Sophy reunió todo el coraje que pudo.
– Me refiero a que no aceptaré casarme con usted a menos que me dé su palabra de que no me forzará a someterme a usted, si yo no lo consiento.
Sintió que las mejillas se le encarnaban bajo la intensa mirada de Ravenwood. Las manos le temblaban sobre las riendas de Bailarín, que no dejaba de moverse. Otra ráfaga de viento agitó las ramas de los árboles, penetrando a través del traje de Sophy.
La ira se encendió en los ojos de esmeralda de Julián.
– Le doy mi palabra de honor, señorita Dorring, de que jamás he forzado a ninguna mujer en mi vida. Pero estamos hablando de matrimonio aquí y me niego a creer que no sepa que el matrimonio implica ciertas obligaciones tanto para la esposa como para el esposo.
Sophy asintió inmediatamente con la cabeza y el sombrero se le cayó simpáticamente sobre el ojo. En esta ocasión ignoró la pluma.
– También sé, milord, que la mayoría de los hombres no vacila en imponer sus derechos sobre la mujer, sin importarles si la esposa está o no de acuerdo en acceder. ¿Es usted uno de ellos?
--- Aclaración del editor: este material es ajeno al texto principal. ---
<file path="config.mk">
export PLATFORM = sky130hd
export DESIGN_NAME = bfc_ctrl
export DESIGN_NICKNAME = d
export VERILOG_FILES = /design/src/hdl/bfc_pkg.sv /design/src/hdl/bfc_ctrl.sv
export SDC_FILE = /design/constraint.sdc
export NUM_CORES = 1
export LEC_CHECK = 0
export BUFFER_PORTS_ARGS = -buffer_cell sky130_fd_sc_hd__clkbuf_2
export CAP_MARGIN = 20
export CORE_AREA = 8 8 45 47
export DETAILED_ROUTE_END_ITERATION = 8
export DIE_AREA = 0 0 53 55
export PLACE_DENSITY_LB_ADDON = 0.2
export SLEW_MARGIN = 10
export SYNTH_ARGS = -nofsm -noshare
export SYNTH_HDL_FRONTEND = slang
export SYNTH_SLANG_ARGS = --single-unit
export TNS_END_PERCENT = 30
</file>
<file path="constraint.sdc">
create_clock -name clk -period 2 [get_ports clk]
set_clock_uncertainty 0.15 [all_clocks]
set_input_delay 0.1 -clock clk [delete_from_list [all_inputs] [get_ports clk]]
set_output_delay 0.1 -clock clk [all_outputs]
set_load 0.03 [all_outputs]
</file>
<file path="src/hdl/bfc_pkg.sv">
// ----------------------------------------------------------------------------
// bfc_pkg - shared definitions for the Blowfish CFB64 byte cipher
// Round count, key table sizes, command codes and the controller/datapath
// interface structs.
// ----------------------------------------------------------------------------
package bfc_pkg;

  // Feistel rounds and P-array size
  localparam int ROUNDS     = 16;
  localparam int P_WORDS    = ROUNDS + 2;
  localparam int P_IDX_W    = $clog2(P_WORDS);
  localparam bit ROUNDS_ODD = (ROUNDS % 2) == 1;

  // Feedback register value after reset
  localparam logic [63:0] IV_RESET = 64'hFEDC_BA98_7654_3210;

  // Input word command codes; the fourth code is unused and loads nothing, though restart still applies
  typedef enum logic [1:0] {
    CMD_LOAD_P  = 2'd0,
    CMD_LOAD_S  = 2'd1,
    CMD_PROCESS = 2'd2
  } cmd_t;

  // Controller to datapath
  typedef struct packed {
    logic               capture;  // input word taken this cycle
    logic               start;    // whiten left half, issue first S-box read
    logic               round;    // one Feistel round
    logic               finish;   // final whitening, write feedback register
    logic               emit;     // produce result byte into output register
    logic [P_IDX_W-1:0] p_sel;    // P-array entry for this cycle
  } dp_cmd_t;

  // Datapath to controller
  typedef struct packed {
    logic pos_zero;  // byte position is zero
    logic out_room;  // output register can take a word this cycle
  } dp_status_t;

endpackage

</file>
<file path="src/hdl/bfc_ctrl.sv">
// ----------------------------------------------------------------------------
// bfc_ctrl - sequencer for the Blowfish CFB64 byte cipher
// Takes input words, steps the block encryption one round a cycle and
// hands the result byte to the output register.
// ----------------------------------------------------------------------------
module bfc_ctrl (
  input  logic                clk,
  input  logic                rst,
  input  logic                in_valid,
  input  bfc_pkg::cmd_t       in_command,
  input  logic                in_restart,
  input  bfc_pkg::dp_status_t status,
  output logic                in_ready,
  output bfc_pkg::dp_cmd_t    cmd
);
  import bfc_pkg::*;

  typedef enum logic [2:0] {
    ST_IDLE,
    ST_START,
    ST_ROUND,
    ST_FINISH,
    ST_BYTE
  } state_t;

  state_t             state;
  logic [P_IDX_W-1:0] rnd;
  logic               accept;

  assign in_ready = (state == ST_IDLE);
  assign accept   = in_valid && in_ready;

  // State and round counter
  always_ff @(posedge clk) begin
    if (rst) begin
      state <= ST_IDLE;
      rnd   <= '0;
    end else begin
      unique case (state)
        ST_IDLE: begin
          if (accept && in_command == CMD_PROCESS) begin
            // a restart zeroes the position, so a new block is due
            state <= (in_restart || status.pos_zero) ? ST_START : ST_BYTE;
          end
        end
        ST_START: begin
          rnd   <= P_IDX_W'(1);
          state <= ST_ROUND;
        end
        ST_ROUND: begin
          if (rnd == P_IDX_W'(ROUNDS)) begin
            state <= ST_FINISH;
          end else begin
            rnd <= rnd + P_IDX_W'(1);
          end
        end
        ST_FINISH: begin
          state <= ST_BYTE;
        end
        ST_BYTE: begin
          if (status.out_room) begin
            state <= ST_IDLE;
          end
        end
        default: begin
          state <= ST_IDLE;
        end
      endcase
    end
  end

  // Datapath commands
  always_comb begin
    cmd.capture = accept;
    cmd.start   = (state == ST_START);
    cmd.round   = (state == ST_ROUND);
    cmd.finish  = (state == ST_FINISH);
    cmd.emit    = (state == ST_BYTE) && status.out_room;
    unique case (state)
      ST_ROUND:  cmd.p_sel = rnd;
      ST_FINISH: cmd.p_sel = P_IDX_W'(ROUNDS + 1);
      default:   cmd.p_sel = '0;
    endcase
  end

endmodule

</file>
==> results.toml <==
[finish]
area_growth_syn_to_layout_pct = 19.78
antennaDiodeCount = 0
drive_gt1_frac = 0.3373
layout.nets = 95

[drt]
dr_total_vias = 526
first_pass_iters = 4
vias_per_cell = 5.313
post_drt_wl_per_cell_um = 12.96
final_antenna_net_count = 0
wl_um = 1283
route.detailed.drc = 0
drt-initial-drc-count = 7

[global_routing]
grt-ovfl-total = 0
grt_use_total = 0.1008
grt_pass1_vias = 547
grt_pass1_wl_um = 2180
grt_antenna_before_repair = 0
grt_max_degree = 13

[setup_path]
critPathMaxFanout = 11
reg2regPathDepth = 5
cp-end-kind = "output pin"
required_ns = 1.75
arrival_ns = 1.61
worstSetupPathType = "reg2out"
startpoint_type = "register"

[synthesis]
synth_top_family_by_area = "simple AND/OR/NAND/NOR gates"
yosys.area_share.xor_xnor = 0.01556
synth_area_leader_cell = "dfxtp_1"
synth_fp_nets = 76
ys_seq_elements = 8
synth_ff_type = "dfxtp_1"
synthTopCellsByCount = "dfxtp_1, nor2_1, nor3_1"
synthArstFlopShare = 0
synth-simple-area-share = 0.3889
synthMuxAreaShare = 0.07111
yosys_warnings = 0
avgSynthCellArea_um2 = 8.531
synthCells = 66
synth_fa_ha_area_frac = 0.04444
synth_compound_area_frac = 0.09111
synth_area_leaders = "dfxtp_1, mux2i_1, a211oi_2, ha_1, nor3_1"
ys_seq_area_frac = 0.2844
syn-cell-area_um2 = 563.0
synth-edff-count = 0
synth.distinct_cells = 31
yosys.area.top_type_share = 0.2844
yosysMostFrequentCell = "dfxtp_1"

[clock_tree]
cts.path.max_buffers = 2
cts_setup_buffers = 0
clk_latency_ns = 0.25
cts_tree = "done"
cts.repair.resized = 0
cts_num_sinks = 8
root_buffer = "clkbuf_4"
numCtsBuffers = 3
htreeDepth = 1
clk_pin_slew_ns = 0.05

[die]
dieArea_um2 = 2915
die_w_um = 53
coreArea_um2 = 1384
num_rows = 14
io_pins = 19
die_h_um = 55
initial_core_util = 0.4069

[sta]
timing.final.crit_share = 0.9285
drv_slew = 0
timing.setup.tns_ns = 0
tightest_slew_ns = 0.3580
max-slew-margin-rel = 0.7581
finalCriticalPeriod_ns = 1.857
hold_violations = 0
clock.fmax_mhz = 538.5
setup_viol = 0
holdWs_ns = 0.04956
rsz0062_at_grt = "no"

[worst_hold_path]
hold_depth = 4
hp-class = "in2reg"

[pwr]
powerDensity_nw_per_um2 = 838.3
ir_drop_v = 0.0003814
power.leakage_nw = 0.3016

[placement]
port_buffers = 18
gp_congestion = 0.6921

[run]
drv_cap = 0

[outcome]
status = "completed"
## metrics by stage
step                      total power [mW]  area, um2  setup WS, ns  instances  utilization
after global placement              0.4478      641.9        0.4177         95       0.4638
final                               0.5653      674.4        0.1430         99       0.4873
after floorplan                     0.4076      563.0        0.4656         66            -
after global routing                0.6094      674.4       0.04707         99       0.4873
after detailed placement            0.4465      641.9        0.4076         95       0.4638
after CTS                           0.5744      674.4        0.1312         99       0.4873
## worst paths after layout
path / from / to / slack [ns]
setup reg to reg: rnd[0] / rnd[0] / 0.41
hold reg to reg: rnd[4] / rnd[4] / 0.37
hold / removal: status[0] / state[2] / 0.05
setup / recovery: state[1] / cmd[3] / 0.14
## worst max-delay path, cell delays in order, from the launching register on
cell and delay (ns):
dfxtp_1 0.51, or3b_4 0.46, clkinv_4 0.08, and2_1 0.11
clkbuf_2 0.20
## report_power, final
group,internal (mW),total (mW),leakage (nW),switching (mW)
registers,0.177,0.216,0.0648,0.0390
logic,0.0901,0.226,0.223,0.136
clock network,0.0686,0.123,0.0138,0.0544
total,0.336,0.565,0.302,0.229
## area by class of cell
type,count,area (um2)
sequential,8,160.2
inverter,6,27.53
timing repair buffer,19,100.1
fill,145,709.4
clock buffer,3,22.52
tap,16,20.02
multi-input combinational,47,344.1
## cells in the final DEF (no fill, tap or decap), types with 2 or more instances in the layout
cell type   n
clkbuf_4    3
inv_1       4
or3_1       3
nor2_1      6
a21oi_1     2
ha_1        2
and3_1      3
mux2i_1     4
nor3_1      5
dfxtp_1     8
nand3_1     4
nand4bb_1   2
clkbuf_2   18
a211oi_2    2
## sequential cells by signal, indices dropped and copies added, names as in the netlist
name and cells:
rnd 5, state 3
## per-layer routing
layer	track usage	routed length [um]	vias to the layer above
met5	0	0	-
met4	0.09052	38	0
met3	0.02139	69	4
met2	0.1543	588	20
met1	0.1162	587	227
li1	-	-	275
## what timing repair did
| item | in CTS | in global routing |
|---|---|---|
| endpoints found under the setup margin | 0 | 0 |
| endpoints found under the hold margin | 3 | 0 |
| hold buffers | 1 | 0 |
## cell families after synthesis
logic type / Yosys count
AO/OA/AOI/OAI: 6
XOR/XNOR: 1
adder cells (fa/ha/maj): 2
buffers and inverters: 11
flip-flops: 8
multiplexers: 4
AND/OR/NAND/NOR: 34
Power figures use the tool's default switching activity.
## config.mk

```make
export PLATFORM = sky130hd
export DESIGN_NAME = magnetometer_smooth_calibrate_top
export DESIGN_NICKNAME = d
export VERILOG_FILES = /design/src/rtl/magsc_pkg.sv /design/src/rtl/magsc_cfg.sv /design/src/rtl/magsc_ctrl.sv /design/src/rtl/magsc_dp.sv /design/src/rtl/magnetometer_smooth_calibrate_top.sv
export VERILOG_INCLUDE_DIRS = /design/src /design/src/rtl
export SDC_FILE = /design/constraint.sdc
export NUM_CORES = 2
export LEC_CHECK = 0
export ABC_AREA = 1
export BUFFER_PORTS_ARGS = -buffer_cell sky130_fd_sc_hd__buf_2
export CELL_PAD_IN_SITES_DETAIL_PLACEMENT = 2
export CELL_PAD_IN_SITES_GLOBAL_PLACEMENT = 2
export CORE_MARGIN = 2
export CORE_UTILIZATION = 35
export CTS_CLUSTER_DIAMETER = 50
export DETAILED_ROUTE_END_ITERATION = 10
export PLACE_DENSITY = 0.82
export SLEW_MARGIN = 10
export SYNTH_ARGS = -nofsm -noshare
export SYNTH_HDL_FRONTEND = slang
export SYNTH_SLANG_ARGS = --single-unit
```

## constraint.sdc

```tcl
create_clock -name aclk -period 15.53 [get_ports aclk]
set_input_delay 3.106 -clock aclk [delete_from_list [all_inputs] [get_ports aclk]]
set_output_delay 3.106 -clock aclk [all_outputs]
set_load 0.1 [all_outputs]
```
**src/rtl/ppcs_pkg.sv**
```systemverilog
`timescale 1ns / 1ps

package ppcs_pkg;

	localparam int TICK_BITS_DEFAULT = 32;
	localparam int NOW_WIDTH = 32;
	localparam int TIMEOUT_WIDTH = 16;
	localparam int FAULT_WIDTH = 7;
	localparam logic [TIMEOUT_WIDTH-1:0] TIMEOUT_RESET = 16'd1000;

	// Sticky fault bit positions.
	localparam int FB_INVALID = 0;
	localparam int FB_EFUSE_ON_TO = 1;
	localparam int FB_CHARGER_ON_TO = 2;
	localparam int FB_CHARGER_OFF_TO = 3;
	localparam int FB_EFUSE_OFF_TO = 4;
	localparam int FB_PANEL0 = 5;
	localparam int FB_PANEL1 = 6;

	typedef enum logic [3:0] {
		ST_STARTUP     = 4'd0,
		ST_MPPT_OFF    = 4'd1,
		ST_EFUSE_ON    = 4'd2,
		ST_CHARGER_ON  = 4'd3,
		ST_UMBILICAL   = 4'd4,
		ST_CHARGER_OFF = 4'd5,
		ST_EFUSE_OFF   = 4'd6,
		ST_MPPT_ON     = 4'd7,
		ST_NORMAL      = 4'd8,
		ST_FAULT       = 4'd9
	} seq_state_t;

	// Sampled pins of one tick.
	typedef struct packed {
		logic umbilical_power_good;
		logic battery_power_good;
		logic charger_power_good;
		logic charger_ok_low;
		logic panel0_present;
		logic panel1_present;
	} pins_t;

	// Sequencer context apart from the entry time stamp.
	typedef struct packed {
		seq_state_t             state;
		logic                   entering;
		logic [FAULT_WIDTH-1:0] faults;
		logic                   charger_on;
		logic                   efuse_on;
		logic                   mppt0_on;
		logic                   mppt1_on;
	} ctx_t;

endpackage

```
**src/rtl/power_path_charge_sequencer.sv**
```systemverilog
`timescale 1ns / 1ps
// A tick passes through the input register and then the result register.
// Throughput: one tick per cycle unless out_stall holds the result; the state register loop is combinational.
// Reset: arst_n low clears the sequencer to startup with the entry flag set, all drives
// and fault bits off, both pipeline valids low, and the handshake timeout at 1000 ms.
module power_path_charge_sequencer
	import ppcs_pkg::*;
#(
	parameter int TICK_BITS = TICK_BITS_DEFAULT
) (
	input  logic                     clk,
	input  logic                     arst_n,

	// Configuration: handshake timeout in milliseconds.
	input  logic                     cfg_wr_en,
	input  logic [TIMEOUT_WIDTH-1:0] cfg_wr_data,

	// Tick input channel.
	input  logic                     in_valid,
	output logic                     in_stall,
	input  logic [NOW_WIDTH-1:0]     now_ms,
	input  logic                     umbilical_power_good,
	input  logic                     battery_power_good,
	input  logic                     charger_power_good,
	input  logic                     charger_ok_low,
	input  logic                     panel0_present,
	input  logic                     panel1_present,

	// Result channel.
	output logic                     out_valid,
	input  logic                     out_stall,
	output logic [3:0]               sequencer_state,
	output logic [FAULT_WIDTH-1:0]   fault_bits,
	output logic                     charger_enable,
	output logic                     charger_efuse_enable,
	output logic                     mppt0_enable,
	output logic                     mppt1_enable
);

	logic [TIMEOUT_WIDTH-1:0] handshake_timeout_q;
	pins_t                    pins;
	pins_t                    pins_s1;
	logic                     valid_s1;
	logic [NOW_WIDTH-1:0]     now_s1;
	logic                     advance;
	ctx_t                     result_q;

	// The timeout register is to be written by the user only while the block is idle, so
	// it can feed the compare directly; the block itself does not enforce this.
	always_ff @(posedge clk or negedge arst_n) begin
		if (!arst_n) begin
			handshake_timeout_q <= TIMEOUT_RESET;
		end else if (cfg_wr_en) begin
			handshake_timeout_q <= cfg_wr_data;
		end
	end

	assign pins = '{
		umbilical_power_good: umbilical_power_good,
		battery_power_good:   battery_power_good,
		charger_power_good:   charger_power_good,
		charger_ok_low:       charger_ok_low,
		panel0_present:       panel0_present,
		panel1_present:       panel1_present
	};

	// The input register takes a new tick whenever its current one moves
	// into the sequencer, so a result waiting on out_stall does not block
	// the next transfer by more than the one stage of buffering.
	ppcs_in_reg u_in_reg (
		.clk     (clk),
		.arst_n  (arst_n),
		.in_valid(in_valid),
		.in_stall(in_stall),
		.now_ms  (now_ms),
		.pins    (pins),
		.advance (advance),
		.valid_s1(valid_s1),
		.now_s1  (now_s1),
		.pins_s1 (pins_s1)
	);

	// The core holds the sequencer state and the result register. Each
	// tick is one state decode plus a wrap-around subtract and compare.
	ppcs_core #(
		.TICK_BITS(TICK_BITS)
	) u_core (
		.clk        (clk),
		.arst_n     (arst_n),
		.valid_s1   (valid_s1),
		.now_s1     (now_s1),
		.pins_s1    (pins_s1),
		.timeout    (handshake_timeout_q),
		.advance    (advance),
		.out_stall  (out_stall),
		.out_valid_q(out_valid),
		.result_q   (result_q)
	);

	assign sequencer_state = result_q.state;
	assign fault_bits = result_q.faults;
	assign charger_enable = result_q.charger_on;
	assign charger_efuse_enable = result_q.efuse_on;
	assign mppt0_enable = result_q.mppt0_on;
	assign mppt1_enable = result_q.mppt1_on;

endmodule

```
**src/rtl/ppcs_in_reg.sv**
```systemverilog
`timescale 1ns / 1ps

module ppcs_in_reg
	import ppcs_pkg::*;
(
	input  logic                 clk,
	input  logic                 arst_n,
	input  logic                 in_valid,
	output logic                 in_stall,
	input  logic [NOW_WIDTH-1:0] now_ms,
	input  pins_t                pins,
	input  logic                 advance,
	output logic                 valid_s1,
	output logic [NOW_WIDTH-1:0] now_s1,
	output pins_t                pins_s1
);

	logic load;

	// The stage can refill in the same cycle that its tick moves on.
	assign in_stall = valid_s1 & ~advance;
	assign load = in_valid & ~in_stall;

	always_ff @(posedge clk or negedge arst_n) begin
		if (!arst_n) begin
			valid_s1 <= 1'b0;
		end else if (load) begin
			valid_s1 <= 1'b1;
		end else if (advance) begin
			valid_s1 <= 1'b0;
		end
	end

	always_ff @(posedge clk) begin
		if (load) begin
			now_s1 <= now_ms;
			pins_s1 <= pins;
		end
	end

endmodule

```
**src/rtl/ppcs_step.sv**
```systemverilog
`timescale 1ns / 1ps

module ppcs_step
	import ppcs_pkg::*;
#(
	parameter int TICK_BITS = TICK_BITS_DEFAULT
) (
	input  ctx_t                     cur,
	input  logic [TICK_BITS-1:0]     entry_time,
	input  logic [TICK_BITS-1:0]     now,
	input  pins_t                    pins,
	input  logic [TIMEOUT_WIDTH-1:0] timeout,
	output ctx_t                     nxt,
	output logic [TICK_BITS-1:0]     nxt_entry_time
);

	logic [TICK_BITS-1:0] elapsed;
	logic                 timed_out;
	logic                 go;
	seq_state_t           go_state;

	// Wrap-around elapsed time since the current state was entered.
	assign elapsed = now - entry_time;
	assign timed_out = elapsed >= {{(TICK_BITS-TIMEOUT_WIDTH){1'b0}}, timeout};

	always_comb begin
		nxt = cur;
		go = 1'b0;
		go_state = cur.state;
		case (cur.state)
			ST_STARTUP: begin
				go = 1'b1;
				if (pins.umbilical_power_good) begin
					go_state = ST_MPPT_OFF;
				end else if (pins.battery_power_good) begin
					go_state = ST_CHARGER_OFF;
				end else begin
					go_state = ST_FAULT;
					nxt.faults[FB_INVALID] = 1'b1;
				end
			end
			ST_MPPT_OFF: begin
				if (cur.entering) begin
					nxt.entering = 1'b0;
					nxt.mppt0_on = 1'b0;
					nxt.mppt1_on = 1'b0;
				end else begin
					go = 1'b1;
					go_state = ST_EFUSE_ON;
				end
			end
			ST_EFUSE_ON: begin
				if (cur.entering) begin
					nxt.entering = 1'b0;
					nxt.efuse_on = 1'b1;
				end else if (pins.charger_power_good) begin
					go = 1'b1;
					go_state = ST_CHARGER_ON;
				end else if (timed_out) begin
					go = 1'b1;
					go_state = ST_FAULT;
					nxt.faults[FB_EFUSE_ON_TO] = 1'b1;
				end
			end
			ST_CHARGER_ON: begin
				if (cur.entering) begin
					nxt.entering = 1'b0;
					nxt.charger_on = 1'b1;
				end else if (!pins.charger_ok_low) begin
					go = 1'b1;
					go_state = ST_UMBILICAL;
				end else if (timed_out) begin
					go = 1'b1;
					go_state = ST_FAULT;
					nxt.faults[FB_CHARGER_ON_TO] = 1'b1;
				end
			end
			ST_UMBILICAL: begin
				if (cur.entering) begin
					nxt.entering = 1'b0;
				end else if (!pins.umbilical_power_good) begin
					go = 1'b1;
					go_state = ST_CHARGER_OFF;
				end
			end
			ST_CHARGER_OFF: begin
				if (cur.entering) begin
					nxt.entering = 1'b0;
					nxt.charger_on = 1'b0;
				end else if (pins.charger_ok_low) begin
					go = 1'b1;
					go_state = ST_EFUSE_OFF;
				end else if (timed_out) begin
					go = 1'b1;
					go_state = ST_FAULT;
					nxt.faults[FB_CHARGER_OFF_TO] = 1'b1;
				end
			end
			ST_EFUSE_OFF: begin
				if (cur.entering) begin
					nxt.entering = 1'b0;
					nxt.efuse_on = 1'b0;
				end else if (!pins.charger_power_good) begin
					go = 1'b1;
					go_state = ST_MPPT_ON;
				end else if (timed_out) begin
					go = 1'b1;
					go_state = ST_FAULT;
					nxt.faults[FB_EFUSE_OFF_TO] = 1'b1;
				end
			end
			ST_MPPT_ON: begin
				if (cur.entering) begin
					// Both channels are driven on; a missing panel is only flagged.
					nxt.entering = 1'b0;
					nxt.mppt0_on = 1'b1;
					nxt.mppt1_on = 1'b1;
					if (!pins.panel0_present) begin
						nxt.faults[FB_PANEL0] = 1'b1;
					end
					if (!pins.panel1_present) begin
						nxt.faults[FB_PANEL1] = 1'b1;
					end
				end else begin
					go = 1'b1;
					go_state = ST_NORMAL;
				end
			end
			ST_NORMAL: begin
				if (cur.entering) begin
					nxt.entering = 1'b0;
				end else if (pins.umbilical_power_good) begin
					go = 1'b1;
					go_state = ST_MPPT_OFF;
				end
			end
			ST_FAULT: begin
				if (cur.entering) begin
					nxt.entering = 1'b0;
					nxt.charger_on = 1'b0;
					nxt.efuse_on = 1'b0;
					nxt.mppt0_on = 1'b0;
					nxt.mppt1_on = 1'b0;
				end
			end
			default: begin
				go = 1'b1;
				go_state = ST_FAULT;
				nxt.faults[FB_INVALID] = 1'b1;
			end
		endcase

		nxt_entry_time = entry_time;
		if (go) begin
			nxt.state = go_state;
			nxt.entering = 1'b1;
			nxt_entry_time = now;
		end
	end

endmodule

```
**src/rtl/ppcs_core.sv**
```systemverilog
`timescale 1ns / 1ps

module ppcs_core
	import ppcs_pkg::*;
#(
	parameter int TICK_BITS = TICK_BITS_DEFAULT
) (
	input  logic                     clk,
	input  logic                     arst_n,
	input  logic                     valid_s1,
	input  logic [NOW_WIDTH-1:0]     now_s1,
	input  pins_t                    pins_s1,
	input  logic [TIMEOUT_WIDTH-1:0] timeout,
	output logic                     advance,
	input  logic                     out_stall,
	output logic                     out_valid_q,
	output ctx_t                     result_q
);

	ctx_t                 ctx_q;
	ctx_t                 ctx_nxt;
	logic [TICK_BITS-1:0] entry_time_q;
	logic [TICK_BITS-1:0] entry_time_nxt;
	logic [TICK_BITS-1:0] now_tick;

	// Tick value taken modulo 2^TICK_BITS.
	generate
		if (TICK_BITS >= NOW_WIDTH) begin : g_now_ext
			assign now_tick = {{(TICK_BITS-NOW_WIDTH){1'b0}}, now_s1};
		end else begin : g_now_trunc
			assign now_tick = now_s1[TICK_BITS-1:0];
		end
	endgenerate

	assign advance = valid_s1 & (~out_valid_q | ~out_stall);

	ppcs_step #(
		.TICK_BITS(TICK_BITS)
	) u_step (
		.cur           (ctx_q),
		.entry_time    (entry_time_q),
		.now           (now_tick),
		.pins          (pins_s1),
		.timeout       (timeout),
		.nxt           (ctx_nxt),
		.nxt_entry_time(entry_time_nxt)
	);

	always_ff @(posedge clk or negedge arst_n) begin
		if (!arst_n) begin
			ctx_q <= '{state: ST_STARTUP, entering: 1'b1, default: '0};
			entry_time_q <= '0;
			out_valid_q <= 1'b0;
		end else begin
			if (advance) begin
				ctx_q <= ctx_nxt;
				entry_time_q <= entry_time_nxt;
				out_valid_q <= 1'b1;
			end else if (!out_stall) begin
				out_valid_q <= 1'b0;
			end
		end
	end

	always_ff @(posedge clk) begin
		if (advance) begin
			result_q <= ctx_nxt;
		end
	end

endmodule

```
– No pretenderá que me case con usted sabiendo desde un principio que mi esposa se negará a reconocer los derechos que me corresponderán en mí carácter de esposo -dijo Ravenwood apretando los dientes.
– Yo no he dicho que jamás estaría dispuesta a reconocer sus derechos. Simplemente estoy pidiendo que se me otorgue un tiempo considerable para que lo conozca y me adapte a la situación.
– No está pidiendo, señorita Dorring. Está exigiendo. ¿Es éste el resultado de sus malos hábitos en la lectura?
– Mi abuelo le advirtió sobre eso, ¿no?
– Sí. Y puedo asegurarle que yo personalmente me encargaré de controlar los textos que selecciona como lecturas una vez que nos casemos, señorita Dorring.
– Eso, por supuesto, llama a una tercera exigencia por mi parte. Debe permitírseme que compre y lea todos los libros y tratados que se me antojen.
El semental echó la cabeza hacia atrás cuando Ravenwood insultó por lo bajo, pero se calmó cuando su amo, con mano experta, le ajustó las riendas.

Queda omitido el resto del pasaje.